One of the most exciting times of your pregnancy is when you finally get to take a peek at your baby inside the womb. The anatomical ultrasound is a detailed look at your growing baby, and it's the time when you are likely to find out if you're having a boy or a girl. According to "Parents" magazine, an experienced sonographer predicts the gender accurately about 95 percent of the time, although nothing is certain until delivery day. While it's fun to use old wives' tales to predict your little one's sex, you'll never forget the moment when the technician reveals what her experienced eye actually sees.
First Trimester Ultrasounds
You are likely to have more than one ultrasound during your pregnancy as part of your routine prenatal care. Possibly the first is a transvaginal ultrasound, which is performed on women in the very early stages of pregnancy. This early, the baby is in embryonic form and has not yet developed recognizable features. Many women have abdominal ultrasounds in their first trimester at around 10 or 11 weeks, but at this stage of a healthy pregnancy, it's highly unlikely that you'll find out your baby's gender. Keep in mind that the baby's genitals aren't formed until around the 11th week, according to BabyCenter.com.

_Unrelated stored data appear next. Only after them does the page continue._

==> flow/design.v <==
module cordic_magphase #(
    parameter integer INPUT_WIDTH      = 16,
    parameter integer INT_WIDTH        = 32,
    parameter integer ITERATIONS       = 32,
    parameter integer GAIN_FRAC_BITS   = 28,
    parameter integer OUTPUT_FRAC_BITS = 14
) (
    input  wire                          clk,
    input  wire                          rst_n,
    input  wire                          start,
    input  wire signed [INPUT_WIDTH-1:0] x_in,
    input  wire signed [INPUT_WIDTH-1:0] y_in,
    output reg                           busy,
    output reg                           done,
    output reg  signed [INT_WIDTH-1:0]   magnitude,
    output reg  signed [INT_WIDTH-1:0]   phase
);
    localparam IDLE         = 2'd0;
    localparam ITERATE      = 2'd1;
    localparam POST_PROCESS = 2'd2;
    localparam DONE_STATE   = 2'd3;
    reg [1:0] state, state_next;
    reg signed [INT_WIDTH-1:0] x_reg, y_reg, x_next, y_next;
    reg signed [INT_WIDTH-1:0] z_reg, z_next;
    reg [5:0]                  iter_cnt, iter_cnt_next;
    reg signed [1:0] pi_correction, pi_correction_next;  
    localparam [31:0] PI_CONST32    = 32'h3243F6A8;  
    localparam [31:0] TWOPI_CONST32 = 32'h6487ED51;  
    localparam [31:0] K_INV32       = 32'd162600000;
    localparam signed [INT_WIDTH-1:0] PI_CONST    = {{(INT_WIDTH-32){PI_CONST32[31]}}, PI_CONST32};
    localparam signed [INT_WIDTH-1:0] TWOPI_CONST = {{(INT_WIDTH-32){TWOPI_CONST32[31]}}, TWOPI_CONST32};
    localparam signed [INT_WIDTH-1:0] K_INV       = {{(INT_WIDTH-32){K_INV32[31]}}, K_INV32};
    function signed [31:0] atan_lut;
        input [4:0] idx;
        begin
            case (idx)
                4'd0:  atan_lut = 32'sh0C90FDAA;
                4'd1:  atan_lut = 32'sh076B19C1;
                4'd2:  atan_lut = 32'sh03EB6EBF;
                4'd3:  atan_lut = 32'sh01FD5BA9;
                4'd4:  atan_lut = 32'sh00FFAAE0;
                4'd5:  atan_lut = 32'sh007FF55B;
                4'd6:  atan_lut = 32'sh003FFEA8;
                4'd7:  atan_lut = 32'sh001FFFDA;
                4'd8:  atan_lut = 32'sh000FFFEF;
                4'd9:  atan_lut = 32'sh0007FFFF;
                4'd10: atan_lut = 32'sh0003FFFF;
                4'd11: atan_lut = 32'sh0001FFFF;
                4'd12: atan_lut = 32'sh0000FFFF;
                4'd13: atan_lut = 32'sh00007FFF;
                4'd14: atan_lut = 32'sh00003FFF;
                4'd15: atan_lut = 32'sh00001FFF;  
                5'd16: atan_lut = 32'sh00000FFF;  
                5'd17: atan_lut = 32'sh000007FF;  
                5'd18: atan_lut = 32'sh000003FF;  
                5'd19: atan_lut = 32'sh000001FF;  
                5'd20: atan_lut = 32'sh000000FF;  
                5'd21: atan_lut = 32'sh0000007F;  
                5'd22: atan_lut = 32'sh0000003F;  
                5'd23: atan_lut = 32'sh0000001F;  
                5'd24: atan_lut = 32'sh0000000F;  
                5'd25: atan_lut = 32'sh00000007;  
                5'd26: atan_lut = 32'sh00000003;  
                5'd27: atan_lut = 32'sh00000001;  
                default: atan_lut = 32'sh00000000;  
            endcase
        end
    endfunction
    wire signed [47:0] mag_prod = x_reg * K_INV;  
    wire signed [INT_WIDTH-1:0] mag_corr = mag_prod >>> GAIN_FRAC_BITS;
    reg  signed [INT_WIDTH-1:0] phase_tmp;
    always @(posedge clk or negedge rst_n) begin
        if (!rst_n) begin
            state     <= IDLE;
            busy      <= 1'b0;
            done      <= 1'b0;
            x_reg     <= 0;
            y_reg     <= 0;
            z_reg     <= 0;
            iter_cnt  <= 0;
            magnitude <= 0;
            phase     <= 0;
            pi_correction <= 2'sd0;
        end else begin
            state    <= state_next;
            x_reg    <= x_next;
            y_reg    <= y_next;
            z_reg    <= z_next;
            iter_cnt <= iter_cnt_next;
            pi_correction <= pi_correction_next;
            busy     <= (state_next != IDLE) && (state_next != DONE_STATE);
            done     <= (state_next == DONE_STATE);
            if (state_next == DONE_STATE) begin
                magnitude <= ((mag_corr < 0) ? -mag_corr : mag_corr) << OUTPUT_FRAC_BITS;
                case (pi_correction)
                    -2'sd1: phase_tmp = z_next - PI_CONST;
                    2'sd0:  phase_tmp = z_next;
                    default: phase_tmp = z_next + PI_CONST;
                endcase
                if (phase_tmp > PI_CONST)
                    phase_tmp = phase_tmp - TWOPI_CONST;
                else if (phase_tmp < -PI_CONST)
                    phase_tmp = phase_tmp + TWOPI_CONST;
                phase <= phase_tmp;
            end
        end
    end
    always @* begin
        state_next          = state;
        x_next              = x_reg;
        y_next              = y_reg;
        z_next              = z_reg;
        iter_cnt_next       = iter_cnt;
        pi_correction_next  = pi_correction;
        case (state)
            IDLE, DONE_STATE: begin
                if (start) begin
                    x_next = {{(INT_WIDTH-INPUT_WIDTH){x_in[INPUT_WIDTH-1]}}, x_in};
                    y_next = {{(INT_WIDTH-INPUT_WIDTH){y_in[INPUT_WIDTH-1]}}, y_in};
                    if (x_next < 0) begin
                        x_next = -x_next;
                        y_next = -y_next;
                        pi_correction_next = (y_next >= 0) ? 2'sd1 : -2'sd1;
                    end else begin
                        pi_correction_next = 2'sd0;
                    end
                    z_next        = 0;
                    iter_cnt_next = 0;
                    state_next    = ITERATE;
                end else begin
                    state_next    = IDLE;
                end
            end
            ITERATE: begin
                if (iter_cnt < ITERATIONS) begin
                    if (y_reg >= 0) begin
                        x_next = x_reg + (y_reg >>> iter_cnt);
                        y_next = y_reg - (x_reg >>> iter_cnt);
                        z_next = z_reg + atan_lut(iter_cnt[4:0]);
                    end else begin
                        x_next = x_reg - (y_reg >>> iter_cnt);
                        y_next = y_reg + (x_reg >>> iter_cnt);
                        z_next = z_reg - atan_lut(iter_cnt[4:0]);
                    end
                    iter_cnt_next = iter_cnt + 1'b1;
                    if (iter_cnt == ITERATIONS-1)
                        state_next = POST_PROCESS;
                end else begin
                    state_next = POST_PROCESS;
                end
            end
            POST_PROCESS: begin
                state_next = DONE_STATE;
            end
            default: state_next = IDLE;
        endcase
    end
endmodule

Once you have your first abdominal ultrasound, you'll likely hear your baby's heartbeat. What first may sound like galloping horses is actually your little one's heart beating rhythmically before you can even feel him move. There's a common belief that the heartbeat at this time is an indication to the sex of the baby. It's not an exact science, but according to Patricia Crane, director of the nurse-midwifery service with the University of Michigan Health Services, fetal heart rates between 110 to the lower 130s indicate a boy and heart rates in the 140 to 160 range indicate a girl. Heart rates between the mid-130s to 140 are more difficult to predict. Bear in mind, this is more of an educated guess during the first trimester, according to WebMD.com.
The Level II Ultrasound
During the second trimester -- usually between the 16th and 20th week of pregnancy -- the doctor orders a level II ultrasound, which many refer to as the "anatomical ultrasound." Many mothers-to-be see this as an opportunity to find out the gender of their unborn baby. The level II ultrasound is performed in the same manner as the first ultrasound, except that the doctor gets a more detailed look at specific areas of the developing baby. By this time, the baby's genitals have formed, and if she cooperates, the doctor or technician is able to determine the sex. Be sure to let your practitioner know ahead of time if you want to keep the baby's gender a surprise. Although the level II ultrasound for gender determination is pretty compelling, misinterpretations are still possible.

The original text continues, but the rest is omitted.